START INFORMATION PROVIDED

This is an optimization exercise on Yosys and OpenROAD, whose aim is small area, a short achievable clock period and few clock cycles, not a production implementation. Only simulation tests tie the RTL to the original design; equivalence was not proved. Power figures rest on the tool's default switching activity, not on a simulated workload.

==> flow/design.v <==
module JAM (
input CLK,
input RST,
output reg [2:0] W,
output reg [2:0] J,
input [6:0] Cost,
output reg [3:0] MatchCount,
output reg [9:0] MinCost,
output reg Valid );
localparam P_COL = 2'd0, P_ROW = 2'd1, P_DFS = 2'd2, P_DONE = 2'd3;
reg [1:0] phase;
reg [6:0] colm [0:7];    
reg [6:0] rowm [0:7];    
reg [9:0] LB0;            
reg [9:0] LB [1:7];      
reg [2:0] job [0:6];     
reg [7:0] U;             
reg       adv;           
integer k;
wire [6:0] cm  = colm[J];
wire [6:0] d2  = Cost - cm;
wire [6:0] rm  = rowm[W];
wire [6:0] nc  = (W == 3'd0 || Cost < cm) ? Cost : cm;
wire [6:0] nr  = (J == 3'd0 || d2 < rm) ? d2 : rm;
wire [9:0]  curLB = (W == 3'd0) ? LB0 : LB[W];
wire [7:0]  off   = {1'b0, rm} + {1'b0, cm};
wire [12:0] thr = {3'b000, MinCost} + 13'd1024 - {3'b000, curLB} + {5'b00000, off};
wire [12:0] cs  = {6'b000000, Cost} + 13'd1024;
wire ok   = !adv && (cs <= thr);
wire push = (phase == P_DFS) && ok && (W != 3'd7);
wire less = (cs < thr);
wire [9:0] childLB = curLB + {3'b000, Cost} - {2'b00, off};
wire [7:0] freeU = ~U;
reg  [2:0] nxt; reg has_nxt;
always @(*) begin
    has_nxt = 1'b0; nxt = 3'd0;
    for (k = 7; k >= 0; k = k - 1)
        if (freeU[k] && k > J) begin has_nxt = 1'b1; nxt = k; end
end
wire [7:0] freeP = ~(U | (8'd1 << J));
reg  [2:0] first;
always @(*) begin
    first = 3'd0;
    for (k = 7; k >= 0; k = k - 1)
        if (freeP[k]) first = k;
end
wire [2:0] pj = job[W - 3'd1];
wire [7:0] Up = U & ~(8'd1 << pj);
reg  [2:0] pnxt; reg has_pnxt;
always @(*) begin
    has_pnxt = 1'b0; pnxt = 3'd0;
    for (k = 7; k >= 0; k = k - 1)
        if (!Up[k] && k > pj) begin has_pnxt = 1'b1; pnxt = k; end
end
always @(posedge CLK) begin
    if (phase == P_COL) colm[J] <= nc;
    if (phase == P_ROW) rowm[W] <= nr;
    if (push) begin
        job[W] <= J;
        LB[W + 3'd1] <= childLB;
    end
end
always @(posedge CLK or posedge RST) begin
    if (RST) begin
        phase <= P_COL;
        W <= 3'd0;
        J <= 3'd0;
        U <= 8'd0;
        adv <= 1'b0;
        MinCost <= 10'd1023;
        MatchCount <= 4'd0;
        Valid <= 1'b0;
        LB0 <= 10'd0;
    end else begin
        case (phase)
        P_COL: begin
            if (W == 3'd7) LB0 <= LB0 + {3'b000, nc};
            {J, W} <= {J, W} + 6'd1;
            if (W == 3'd7 && J == 3'd7) phase <= P_ROW;
        end
        P_ROW: begin
            if (J == 3'd7) LB0 <= LB0 + {3'b000, nr};
            {W, J} <= {W, J} + 6'd1;
            if (W == 3'd7 && J == 3'd7) phase <= P_DFS;
        end
        P_DFS: begin
            adv <= 1'b0;
            if (W == 3'd7) begin
                if (ok) begin
                    if (less) begin
                        MinCost <= childLB;
                        MatchCount <= 4'd1;
                    end else
                        MatchCount <= MatchCount + 4'd1;
                end
            end
            if (push) begin
                U <= U | (8'd1 << J);
                W <= W + 3'd1;
                J <= first;
            end else if (has_nxt && W != 3'd7) begin
                J <= nxt;
            end else if (W == 3'd0) begin
                phase <= P_DONE;
                Valid <= 1'b1;
            end else begin
                W <= W - 3'd1;
                U <= Up;
                if (has_pnxt) J <= pnxt;
                else begin
                    J <= pj;
                    adv <= 1'b1;
                end
            end
        end
        default: ;
        endcase
    end
end
endmodule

END INFORMATION PROVIDED

> _EXERCISE OBJECTIVE_:
From the listing above, return each line with the word "rowm".

> _TASK ANSWER_:
reg [6:0] rowm [0:7];    
wire [6:0] rm  = rowm[W];
    if (phase == P_ROW) rowm[W] <= nr;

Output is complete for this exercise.